Below this sentence is a listing; return exactly its lines from the one with "w_pick = w_idx[SRC_BITS-1:0];" to the one with "if (w_hit) begin", both kept, and nothing more.

★ ★ ★

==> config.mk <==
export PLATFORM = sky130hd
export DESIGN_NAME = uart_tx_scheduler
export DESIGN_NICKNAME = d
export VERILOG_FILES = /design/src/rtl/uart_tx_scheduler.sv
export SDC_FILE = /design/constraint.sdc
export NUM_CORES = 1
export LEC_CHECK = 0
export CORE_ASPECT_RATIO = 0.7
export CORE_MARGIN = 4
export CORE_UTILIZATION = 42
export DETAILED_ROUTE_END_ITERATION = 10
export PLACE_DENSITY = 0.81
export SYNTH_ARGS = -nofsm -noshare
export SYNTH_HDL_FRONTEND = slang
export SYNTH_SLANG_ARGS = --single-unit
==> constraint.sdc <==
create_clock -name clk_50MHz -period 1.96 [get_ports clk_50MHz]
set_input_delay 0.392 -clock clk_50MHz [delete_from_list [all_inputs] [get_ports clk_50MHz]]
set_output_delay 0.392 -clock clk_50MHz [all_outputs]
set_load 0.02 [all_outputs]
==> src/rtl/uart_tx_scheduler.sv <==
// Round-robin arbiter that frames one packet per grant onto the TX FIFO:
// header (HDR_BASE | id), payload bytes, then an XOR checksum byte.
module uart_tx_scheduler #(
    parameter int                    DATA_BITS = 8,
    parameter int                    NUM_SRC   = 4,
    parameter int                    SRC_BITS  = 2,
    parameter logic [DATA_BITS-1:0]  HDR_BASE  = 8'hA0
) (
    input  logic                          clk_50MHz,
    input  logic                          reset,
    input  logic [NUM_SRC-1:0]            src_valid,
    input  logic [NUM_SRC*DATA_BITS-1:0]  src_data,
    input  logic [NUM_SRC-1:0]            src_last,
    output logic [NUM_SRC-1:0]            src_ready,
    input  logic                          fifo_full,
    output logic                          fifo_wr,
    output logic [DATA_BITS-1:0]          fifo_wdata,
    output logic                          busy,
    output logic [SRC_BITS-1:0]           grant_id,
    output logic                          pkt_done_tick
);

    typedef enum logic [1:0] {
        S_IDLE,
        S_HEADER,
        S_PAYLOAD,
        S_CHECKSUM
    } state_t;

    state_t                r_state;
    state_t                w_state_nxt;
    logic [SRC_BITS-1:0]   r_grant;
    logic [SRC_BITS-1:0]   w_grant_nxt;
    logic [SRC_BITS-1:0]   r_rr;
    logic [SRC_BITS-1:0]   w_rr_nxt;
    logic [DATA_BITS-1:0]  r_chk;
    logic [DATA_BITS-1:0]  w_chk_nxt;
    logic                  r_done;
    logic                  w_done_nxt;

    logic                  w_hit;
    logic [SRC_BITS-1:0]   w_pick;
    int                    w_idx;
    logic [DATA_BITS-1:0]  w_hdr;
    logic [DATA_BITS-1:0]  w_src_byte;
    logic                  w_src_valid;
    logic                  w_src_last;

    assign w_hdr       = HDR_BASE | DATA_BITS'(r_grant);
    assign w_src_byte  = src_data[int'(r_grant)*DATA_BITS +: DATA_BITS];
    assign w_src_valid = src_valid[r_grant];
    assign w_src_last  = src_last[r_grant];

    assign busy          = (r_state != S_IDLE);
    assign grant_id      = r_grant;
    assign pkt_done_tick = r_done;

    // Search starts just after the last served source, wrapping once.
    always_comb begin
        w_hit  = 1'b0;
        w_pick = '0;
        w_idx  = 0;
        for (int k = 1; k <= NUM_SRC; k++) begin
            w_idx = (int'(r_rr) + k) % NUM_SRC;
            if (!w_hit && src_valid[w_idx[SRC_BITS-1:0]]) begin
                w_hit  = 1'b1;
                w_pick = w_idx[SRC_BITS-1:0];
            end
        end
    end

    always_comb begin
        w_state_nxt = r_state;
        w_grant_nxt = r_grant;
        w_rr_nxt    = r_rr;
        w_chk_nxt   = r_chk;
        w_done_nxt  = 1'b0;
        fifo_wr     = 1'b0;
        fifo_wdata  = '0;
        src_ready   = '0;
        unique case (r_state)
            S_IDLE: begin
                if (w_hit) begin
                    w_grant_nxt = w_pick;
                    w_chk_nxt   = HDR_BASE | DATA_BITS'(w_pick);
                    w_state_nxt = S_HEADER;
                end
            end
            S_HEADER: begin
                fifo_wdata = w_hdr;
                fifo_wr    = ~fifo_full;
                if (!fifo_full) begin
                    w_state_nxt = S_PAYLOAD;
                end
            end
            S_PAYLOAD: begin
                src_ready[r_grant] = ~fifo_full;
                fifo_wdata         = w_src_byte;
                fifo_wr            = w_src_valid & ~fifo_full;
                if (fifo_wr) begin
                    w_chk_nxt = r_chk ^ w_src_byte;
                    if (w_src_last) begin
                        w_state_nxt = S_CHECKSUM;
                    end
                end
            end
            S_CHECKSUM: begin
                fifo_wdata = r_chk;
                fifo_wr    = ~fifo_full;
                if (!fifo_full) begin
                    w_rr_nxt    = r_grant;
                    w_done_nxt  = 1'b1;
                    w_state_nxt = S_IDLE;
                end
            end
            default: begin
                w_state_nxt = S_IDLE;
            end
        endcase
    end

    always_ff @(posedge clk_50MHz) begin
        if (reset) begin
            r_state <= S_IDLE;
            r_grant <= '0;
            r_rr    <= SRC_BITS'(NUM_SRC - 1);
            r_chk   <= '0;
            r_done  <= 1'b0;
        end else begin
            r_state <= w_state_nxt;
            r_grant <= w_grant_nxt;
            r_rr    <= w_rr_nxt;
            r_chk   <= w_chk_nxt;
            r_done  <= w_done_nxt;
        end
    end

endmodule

★ ★ ★

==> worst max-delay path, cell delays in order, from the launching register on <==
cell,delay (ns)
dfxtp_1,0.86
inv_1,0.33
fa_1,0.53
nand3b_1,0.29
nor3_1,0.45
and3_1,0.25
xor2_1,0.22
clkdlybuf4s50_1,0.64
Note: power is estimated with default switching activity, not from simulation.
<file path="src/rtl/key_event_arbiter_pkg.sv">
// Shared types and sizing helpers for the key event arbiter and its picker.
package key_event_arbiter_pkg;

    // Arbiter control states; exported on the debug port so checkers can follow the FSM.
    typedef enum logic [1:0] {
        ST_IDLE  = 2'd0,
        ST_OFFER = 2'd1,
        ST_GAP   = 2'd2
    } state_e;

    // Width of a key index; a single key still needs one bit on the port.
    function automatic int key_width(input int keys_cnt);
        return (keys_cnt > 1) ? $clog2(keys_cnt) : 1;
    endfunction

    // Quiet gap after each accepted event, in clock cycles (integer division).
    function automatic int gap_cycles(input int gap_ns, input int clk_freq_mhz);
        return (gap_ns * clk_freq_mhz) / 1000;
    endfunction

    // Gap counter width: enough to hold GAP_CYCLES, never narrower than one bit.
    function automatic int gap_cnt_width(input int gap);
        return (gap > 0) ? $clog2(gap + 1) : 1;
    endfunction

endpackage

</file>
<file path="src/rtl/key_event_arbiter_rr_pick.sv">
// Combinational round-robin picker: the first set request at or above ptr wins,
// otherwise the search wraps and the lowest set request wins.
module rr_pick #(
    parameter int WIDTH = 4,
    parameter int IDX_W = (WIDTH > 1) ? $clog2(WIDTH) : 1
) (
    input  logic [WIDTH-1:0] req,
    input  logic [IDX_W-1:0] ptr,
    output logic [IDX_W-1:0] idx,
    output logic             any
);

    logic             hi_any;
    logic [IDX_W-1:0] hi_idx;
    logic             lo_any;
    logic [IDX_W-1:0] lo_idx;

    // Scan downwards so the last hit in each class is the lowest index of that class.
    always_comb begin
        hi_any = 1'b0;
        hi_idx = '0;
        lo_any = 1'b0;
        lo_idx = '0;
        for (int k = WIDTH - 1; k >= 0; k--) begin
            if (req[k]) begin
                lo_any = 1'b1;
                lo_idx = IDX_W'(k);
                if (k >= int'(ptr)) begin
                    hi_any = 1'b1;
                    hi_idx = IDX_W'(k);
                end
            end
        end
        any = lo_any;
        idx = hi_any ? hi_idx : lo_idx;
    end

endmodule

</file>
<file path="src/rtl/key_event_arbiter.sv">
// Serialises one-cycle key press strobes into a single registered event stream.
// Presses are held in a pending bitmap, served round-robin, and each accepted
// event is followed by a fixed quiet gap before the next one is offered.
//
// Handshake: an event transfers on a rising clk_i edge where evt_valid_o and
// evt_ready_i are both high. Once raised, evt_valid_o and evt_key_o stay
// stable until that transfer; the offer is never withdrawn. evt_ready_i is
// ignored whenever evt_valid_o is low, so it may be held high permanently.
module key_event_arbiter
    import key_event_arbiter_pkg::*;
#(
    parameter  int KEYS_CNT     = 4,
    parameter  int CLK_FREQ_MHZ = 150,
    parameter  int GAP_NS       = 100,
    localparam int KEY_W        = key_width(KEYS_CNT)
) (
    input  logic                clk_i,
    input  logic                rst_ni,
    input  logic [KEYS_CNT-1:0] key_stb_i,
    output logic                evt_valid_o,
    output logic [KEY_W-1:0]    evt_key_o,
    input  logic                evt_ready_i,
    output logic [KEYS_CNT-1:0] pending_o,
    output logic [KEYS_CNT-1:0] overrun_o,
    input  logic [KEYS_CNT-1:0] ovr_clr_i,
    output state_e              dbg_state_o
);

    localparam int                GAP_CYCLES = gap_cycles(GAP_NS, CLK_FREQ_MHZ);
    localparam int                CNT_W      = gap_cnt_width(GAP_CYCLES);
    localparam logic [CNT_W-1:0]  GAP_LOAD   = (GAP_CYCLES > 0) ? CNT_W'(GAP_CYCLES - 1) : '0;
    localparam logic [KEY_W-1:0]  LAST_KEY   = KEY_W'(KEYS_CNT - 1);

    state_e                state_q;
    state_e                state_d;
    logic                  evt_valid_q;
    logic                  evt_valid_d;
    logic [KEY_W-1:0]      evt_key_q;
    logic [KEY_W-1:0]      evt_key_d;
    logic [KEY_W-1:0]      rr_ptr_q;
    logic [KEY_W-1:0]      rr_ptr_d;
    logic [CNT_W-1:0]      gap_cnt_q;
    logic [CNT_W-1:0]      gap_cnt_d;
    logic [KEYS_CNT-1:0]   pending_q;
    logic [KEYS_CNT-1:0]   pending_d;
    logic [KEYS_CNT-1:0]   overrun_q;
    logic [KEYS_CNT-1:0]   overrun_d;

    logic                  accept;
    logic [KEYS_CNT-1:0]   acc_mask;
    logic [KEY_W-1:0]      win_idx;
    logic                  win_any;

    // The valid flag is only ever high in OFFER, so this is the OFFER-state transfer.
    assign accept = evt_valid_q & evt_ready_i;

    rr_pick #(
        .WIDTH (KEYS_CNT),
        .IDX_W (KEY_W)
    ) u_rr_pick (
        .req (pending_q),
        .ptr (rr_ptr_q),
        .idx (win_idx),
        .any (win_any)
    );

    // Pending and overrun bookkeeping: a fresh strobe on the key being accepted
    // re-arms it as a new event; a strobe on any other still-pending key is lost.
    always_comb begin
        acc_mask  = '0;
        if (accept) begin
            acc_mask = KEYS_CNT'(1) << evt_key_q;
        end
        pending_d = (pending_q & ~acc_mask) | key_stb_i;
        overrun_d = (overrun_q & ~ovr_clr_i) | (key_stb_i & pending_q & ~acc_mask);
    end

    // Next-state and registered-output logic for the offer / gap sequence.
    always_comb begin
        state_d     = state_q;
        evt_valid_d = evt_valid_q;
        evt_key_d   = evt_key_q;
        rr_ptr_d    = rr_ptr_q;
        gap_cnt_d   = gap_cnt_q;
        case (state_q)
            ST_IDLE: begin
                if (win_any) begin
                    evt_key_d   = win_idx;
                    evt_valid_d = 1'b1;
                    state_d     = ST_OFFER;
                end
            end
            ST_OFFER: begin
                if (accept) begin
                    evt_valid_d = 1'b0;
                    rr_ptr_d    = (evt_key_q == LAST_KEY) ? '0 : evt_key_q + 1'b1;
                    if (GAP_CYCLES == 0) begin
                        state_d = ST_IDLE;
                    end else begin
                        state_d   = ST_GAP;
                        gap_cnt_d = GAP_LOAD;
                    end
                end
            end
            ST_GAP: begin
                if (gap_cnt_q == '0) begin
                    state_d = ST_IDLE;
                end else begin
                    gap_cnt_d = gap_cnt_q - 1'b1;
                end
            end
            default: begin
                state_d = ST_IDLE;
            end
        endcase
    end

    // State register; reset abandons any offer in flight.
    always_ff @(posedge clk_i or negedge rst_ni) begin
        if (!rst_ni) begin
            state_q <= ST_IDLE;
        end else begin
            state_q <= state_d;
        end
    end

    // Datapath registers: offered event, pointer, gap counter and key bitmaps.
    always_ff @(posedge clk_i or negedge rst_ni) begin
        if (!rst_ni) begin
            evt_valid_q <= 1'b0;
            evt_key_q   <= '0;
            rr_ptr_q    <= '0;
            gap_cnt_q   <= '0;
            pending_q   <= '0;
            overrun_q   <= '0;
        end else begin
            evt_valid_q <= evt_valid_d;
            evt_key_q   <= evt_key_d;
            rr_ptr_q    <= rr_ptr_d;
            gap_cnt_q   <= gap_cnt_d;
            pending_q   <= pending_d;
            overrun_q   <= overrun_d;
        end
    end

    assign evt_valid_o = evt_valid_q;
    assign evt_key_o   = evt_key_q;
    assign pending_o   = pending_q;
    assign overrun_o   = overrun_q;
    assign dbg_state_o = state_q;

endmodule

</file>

★ ★ ★

**OUTPUT BELOW:**
                w_pick = w_idx[SRC_BITS-1:0];
            end
        end
    end

    always_comb begin
        w_state_nxt = r_state;
        w_grant_nxt = r_grant;
        w_rr_nxt    = r_rr;
        w_chk_nxt   = r_chk;
        w_done_nxt  = 1'b0;
        fifo_wr     = 1'b0;
        fifo_wdata  = '0;
        src_ready   = '0;
        unique case (r_state)
            S_IDLE: begin
                if (w_hit) begin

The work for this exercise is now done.